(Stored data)
________

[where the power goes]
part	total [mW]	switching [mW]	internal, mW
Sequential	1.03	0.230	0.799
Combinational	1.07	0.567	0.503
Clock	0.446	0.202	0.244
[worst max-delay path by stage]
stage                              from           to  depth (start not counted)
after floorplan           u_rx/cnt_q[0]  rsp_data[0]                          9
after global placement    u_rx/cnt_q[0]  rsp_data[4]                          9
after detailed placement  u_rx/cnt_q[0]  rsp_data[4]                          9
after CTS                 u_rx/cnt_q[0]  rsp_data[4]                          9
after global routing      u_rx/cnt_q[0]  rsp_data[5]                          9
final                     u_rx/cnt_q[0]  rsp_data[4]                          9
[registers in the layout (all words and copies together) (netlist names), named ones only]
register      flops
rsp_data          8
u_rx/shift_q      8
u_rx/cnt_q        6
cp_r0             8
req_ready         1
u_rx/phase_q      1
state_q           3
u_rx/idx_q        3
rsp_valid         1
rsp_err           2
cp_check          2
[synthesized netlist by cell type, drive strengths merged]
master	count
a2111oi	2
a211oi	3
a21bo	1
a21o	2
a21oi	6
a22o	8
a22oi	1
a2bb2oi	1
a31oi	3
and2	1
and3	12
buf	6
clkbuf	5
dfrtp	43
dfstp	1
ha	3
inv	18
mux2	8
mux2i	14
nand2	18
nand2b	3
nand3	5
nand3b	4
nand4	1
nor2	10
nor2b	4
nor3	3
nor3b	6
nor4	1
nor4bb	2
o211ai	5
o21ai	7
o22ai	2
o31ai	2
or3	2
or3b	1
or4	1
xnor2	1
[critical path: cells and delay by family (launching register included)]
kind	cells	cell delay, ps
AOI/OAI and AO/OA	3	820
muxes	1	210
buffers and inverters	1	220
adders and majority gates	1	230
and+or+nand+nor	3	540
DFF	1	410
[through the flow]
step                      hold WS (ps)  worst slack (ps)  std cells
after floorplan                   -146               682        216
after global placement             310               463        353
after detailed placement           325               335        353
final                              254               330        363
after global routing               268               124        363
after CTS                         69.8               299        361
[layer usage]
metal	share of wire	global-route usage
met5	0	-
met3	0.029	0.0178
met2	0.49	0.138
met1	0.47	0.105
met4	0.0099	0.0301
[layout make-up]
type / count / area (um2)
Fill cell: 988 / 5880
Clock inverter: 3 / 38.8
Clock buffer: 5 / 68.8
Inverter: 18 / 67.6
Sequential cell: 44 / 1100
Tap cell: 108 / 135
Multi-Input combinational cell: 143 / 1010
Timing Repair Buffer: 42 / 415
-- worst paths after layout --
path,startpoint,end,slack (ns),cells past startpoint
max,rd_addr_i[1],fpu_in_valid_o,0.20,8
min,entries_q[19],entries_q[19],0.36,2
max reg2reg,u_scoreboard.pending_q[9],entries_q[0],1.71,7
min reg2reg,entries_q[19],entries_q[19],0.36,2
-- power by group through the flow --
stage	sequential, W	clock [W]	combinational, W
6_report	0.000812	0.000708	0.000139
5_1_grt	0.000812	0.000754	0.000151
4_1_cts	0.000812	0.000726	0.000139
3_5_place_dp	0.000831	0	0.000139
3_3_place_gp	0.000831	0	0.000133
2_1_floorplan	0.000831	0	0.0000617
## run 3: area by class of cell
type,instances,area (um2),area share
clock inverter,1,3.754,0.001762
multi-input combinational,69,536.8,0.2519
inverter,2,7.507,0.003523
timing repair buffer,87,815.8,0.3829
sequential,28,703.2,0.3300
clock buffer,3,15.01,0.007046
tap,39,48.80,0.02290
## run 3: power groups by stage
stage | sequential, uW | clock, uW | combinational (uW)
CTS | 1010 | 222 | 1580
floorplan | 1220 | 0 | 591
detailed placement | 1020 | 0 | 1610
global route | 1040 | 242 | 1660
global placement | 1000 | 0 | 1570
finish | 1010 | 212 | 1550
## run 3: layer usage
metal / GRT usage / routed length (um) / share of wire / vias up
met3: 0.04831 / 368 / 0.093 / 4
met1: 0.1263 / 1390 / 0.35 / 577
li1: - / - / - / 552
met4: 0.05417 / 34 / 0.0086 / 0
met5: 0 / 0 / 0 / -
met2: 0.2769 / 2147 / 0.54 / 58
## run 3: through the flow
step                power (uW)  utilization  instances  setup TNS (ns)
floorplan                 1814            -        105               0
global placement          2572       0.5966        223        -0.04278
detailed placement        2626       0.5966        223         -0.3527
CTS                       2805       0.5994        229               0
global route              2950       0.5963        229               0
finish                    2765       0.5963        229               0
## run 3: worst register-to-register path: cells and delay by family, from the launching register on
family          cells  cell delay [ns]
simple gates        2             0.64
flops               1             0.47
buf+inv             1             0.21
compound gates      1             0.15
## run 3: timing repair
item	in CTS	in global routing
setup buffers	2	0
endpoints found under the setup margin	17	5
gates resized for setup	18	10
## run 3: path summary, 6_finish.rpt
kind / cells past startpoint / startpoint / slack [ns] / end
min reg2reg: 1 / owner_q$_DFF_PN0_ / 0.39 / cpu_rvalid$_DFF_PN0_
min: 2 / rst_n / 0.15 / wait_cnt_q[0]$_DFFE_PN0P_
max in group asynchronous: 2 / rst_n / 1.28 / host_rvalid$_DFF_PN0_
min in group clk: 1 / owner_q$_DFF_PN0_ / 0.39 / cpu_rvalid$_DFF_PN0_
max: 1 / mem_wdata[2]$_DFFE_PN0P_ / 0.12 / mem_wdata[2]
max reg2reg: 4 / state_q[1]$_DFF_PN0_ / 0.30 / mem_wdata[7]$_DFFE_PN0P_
--- config.mk ---
export PLATFORM = sky130hd
export DESIGN_NAME = fetch_pc
export DESIGN_NICKNAME = d
export VERILOG_FILES = /design/src/rtl/fetch_pc.sv
export SDC_FILE = /design/constraint.sdc
export NUM_CORES = 1
export LEC_CHECK = 0
export CAP_MARGIN = 30
export CORE_MARGIN = 2
export CORE_UTILIZATION = 40
export DETAILED_ROUTE_END_ITERATION = 8
export GPL_TIMING_DRIVEN = 0
export PLACE_DENSITY = 0.74
export SLEW_MARGIN = 20
export SYNTH_ARGS = -nofsm -noshare
export SYNTH_HDL_FRONTEND = slang
export SYNTH_SLANG_ARGS = --single-unit
export TNS_END_PERCENT = 5
--- constraint.sdc ---
create_clock -name clk -period 3.9 [get_ports clk]
set_clock_uncertainty 0.2 [all_clocks]
set_input_delay 0.39 -clock clk [delete_from_list [all_inputs] [get_ports clk]]
set_output_delay 0.39 -clock clk [all_outputs]
set_load 0.01 [all_outputs]
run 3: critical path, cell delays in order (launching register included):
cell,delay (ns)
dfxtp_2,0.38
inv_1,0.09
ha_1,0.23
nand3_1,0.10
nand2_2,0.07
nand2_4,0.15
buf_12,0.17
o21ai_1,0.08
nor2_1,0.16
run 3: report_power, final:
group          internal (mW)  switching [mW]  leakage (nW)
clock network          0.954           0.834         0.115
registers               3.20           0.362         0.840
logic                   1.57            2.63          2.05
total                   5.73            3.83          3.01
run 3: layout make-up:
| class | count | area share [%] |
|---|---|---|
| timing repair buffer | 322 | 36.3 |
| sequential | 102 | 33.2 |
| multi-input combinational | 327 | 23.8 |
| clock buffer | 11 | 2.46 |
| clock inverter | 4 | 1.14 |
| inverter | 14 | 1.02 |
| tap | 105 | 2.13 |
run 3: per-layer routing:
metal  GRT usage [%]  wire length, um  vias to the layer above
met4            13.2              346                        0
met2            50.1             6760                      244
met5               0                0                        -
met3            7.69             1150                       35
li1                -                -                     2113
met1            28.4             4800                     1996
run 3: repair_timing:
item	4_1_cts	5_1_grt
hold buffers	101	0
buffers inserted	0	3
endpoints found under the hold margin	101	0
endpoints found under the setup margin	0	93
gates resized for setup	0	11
<file path="config.mk">
export PLATFORM = sky130hd
export DESIGN_NAME = voice_allocator
export DESIGN_NICKNAME = d
export VERILOG_FILES = /design/src/rtl/synth_pkg.sv /design/src/rtl/voice_age_tracker.sv /design/src/rtl/voice_allocator.sv
export SDC_FILE = /design/constraint.sdc
export NUM_CORES = 1
export LEC_CHECK = 0
export CAP_MARGIN = 20
export CORE_AREA = 2 2 122 124
export DETAILED_ROUTE_END_ITERATION = 6
export DIE_AREA = 0 0 124 126
export GPL_ROUTABILITY_DRIVEN = 0
export PLACE_DENSITY_LB_ADDON = 0.2
export SLEW_MARGIN = 5
export SYNTH_ARGS = -nofsm -noshare
export SYNTH_HDL_FRONTEND = slang
export SYNTH_SLANG_ARGS = --single-unit
export TNS_END_PERCENT = 50
</file>
<file path="constraint.sdc">
create_clock -name Clk -period 6.2 [get_ports Clk]
set_input_delay 0.62 -clock Clk [delete_from_list [all_inputs] [get_ports Clk]]
set_output_delay 0.62 -clock Clk [all_outputs]
set_load 0.01 [all_outputs]
</file>
### src/rtl/ram_loader.sv
// ram_loader: accepts a burst of words over a valid/ready stream and writes
// them to consecutive addresses of a RAM write port (wrapping at the top of
// the address space). It also keeps a running modulo-2^DATA_W checksum of
// the burst.
//
// Handshake: a word moves on a rising edge where i_in_valid=1 and
// o_in_ready=1. The source may hold i_in_valid low for any number of cycles.
// i_in_data is only looked at on a handshake edge. o_in_ready does not
// depend on i_in_valid.
module ram_loader #(
  parameter int ADDR_W = 8,
  parameter int DATA_W = 16
) (
  input  logic              i_clk,
  input  logic              i_rst_n,
  input  logic              i_start,
  input  logic [ADDR_W-1:0] i_base_addr,
  input  logic [ADDR_W:0]   i_length,
  input  logic              i_in_valid,
  input  logic [DATA_W-1:0] i_in_data,
  output logic              o_in_ready,
  output logic              o_ram_we,
  output logic [ADDR_W-1:0] o_ram_addr,
  output logic [DATA_W-1:0] o_ram_din,
  output logic              o_busy,
  output logic              o_done,
  output logic [DATA_W-1:0] o_checksum,
  output logic [1:0]        o_state
);

  typedef enum logic [1:0] {
    S_IDLE   = 2'd0,
    S_LOAD   = 2'd1,
    S_FINISH = 2'd2
  } state_t;

  localparam logic [ADDR_W-1:0] ADDR_ONE = {{(ADDR_W-1){1'b0}}, 1'b1};
  localparam logic [ADDR_W:0]   CNT_ONE  = {{ADDR_W{1'b0}}, 1'b1};

  state_t            r_state;
  state_t            w_next_state;
  logic [ADDR_W-1:0] r_addr;
  logic [ADDR_W:0]   r_remaining;
  logic [DATA_W-1:0] r_checksum;
  logic              r_ram_we;
  logic [ADDR_W-1:0] r_ram_addr;
  logic [DATA_W-1:0] r_ram_din;

  logic              w_in_ready;
  logic              w_handshake;
  logic              w_start_accept;

  // LOAD keeps one extra cycle after the last handshake, with ready low,
  // so the final registered write lands before FINISH raises done.
  assign w_in_ready     = (r_state == S_LOAD) && (r_remaining != '0);
  assign w_handshake    = w_in_ready && i_in_valid;
  assign w_start_accept = (r_state == S_IDLE) && i_start;

  assign o_in_ready = w_in_ready;
  assign o_ram_we   = r_ram_we;
  assign o_ram_addr = r_ram_addr;
  assign o_ram_din  = r_ram_din;
  assign o_busy     = (r_state != S_IDLE);
  assign o_done     = (r_state == S_FINISH);
  assign o_checksum = r_checksum;
  assign o_state    = r_state;

  // State register
  always_ff @(posedge i_clk or negedge i_rst_n) begin
    if (!i_rst_n) begin
      r_state <= S_IDLE;
    end else begin
      r_state <= w_next_state;
    end
  end

  // Next-state logic; start is only looked at in IDLE
  always_comb begin
    w_next_state = r_state;
    case (r_state)
      S_IDLE: begin
        if (i_start) begin
          w_next_state = (i_length == '0) ? S_FINISH : S_LOAD;
        end
      end
      S_LOAD: begin
        if (r_remaining == '0) begin
          w_next_state = S_FINISH;
        end
      end
      S_FINISH: begin
        w_next_state = S_IDLE;
      end
      default: begin
        w_next_state = S_IDLE;
      end
    endcase
  end

  // Burst bookkeeping: latch parameters on start, advance per handshake
  always_ff @(posedge i_clk or negedge i_rst_n) begin
    if (!i_rst_n) begin
      r_addr      <= '0;
      r_remaining <= '0;
      r_checksum  <= '0;
    end else if (w_start_accept) begin
      r_addr      <= i_base_addr;
      r_remaining <= i_length;
      r_checksum  <= '0;
    end else if (w_handshake) begin
      r_addr      <= r_addr + ADDR_ONE;
      r_remaining <= r_remaining - CNT_ONE;
      r_checksum  <= r_checksum + i_in_data;
    end
  end

  // Registered RAM write port: one-cycle pulse after each handshake,
  // address/data hold their last values otherwise
  always_ff @(posedge i_clk or negedge i_rst_n) begin
    if (!i_rst_n) begin
      r_ram_we   <= 1'b0;
      r_ram_addr <= '0;
      r_ram_din  <= '0;
    end else begin
      r_ram_we <= w_handshake;
      if (w_handshake) begin
        r_ram_addr <= r_addr;
        r_ram_din  <= i_in_data;
      end
    end
  end

endmodule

________

Required action - Find and copy every line in the entries above where the string "slack" occurs.

Written solution -
step                      hold WS (ps)  worst slack (ps)  std cells
path,startpoint,end,slack (ns),cells past startpoint
kind / cells past startpoint / startpoint / slack [ns] / end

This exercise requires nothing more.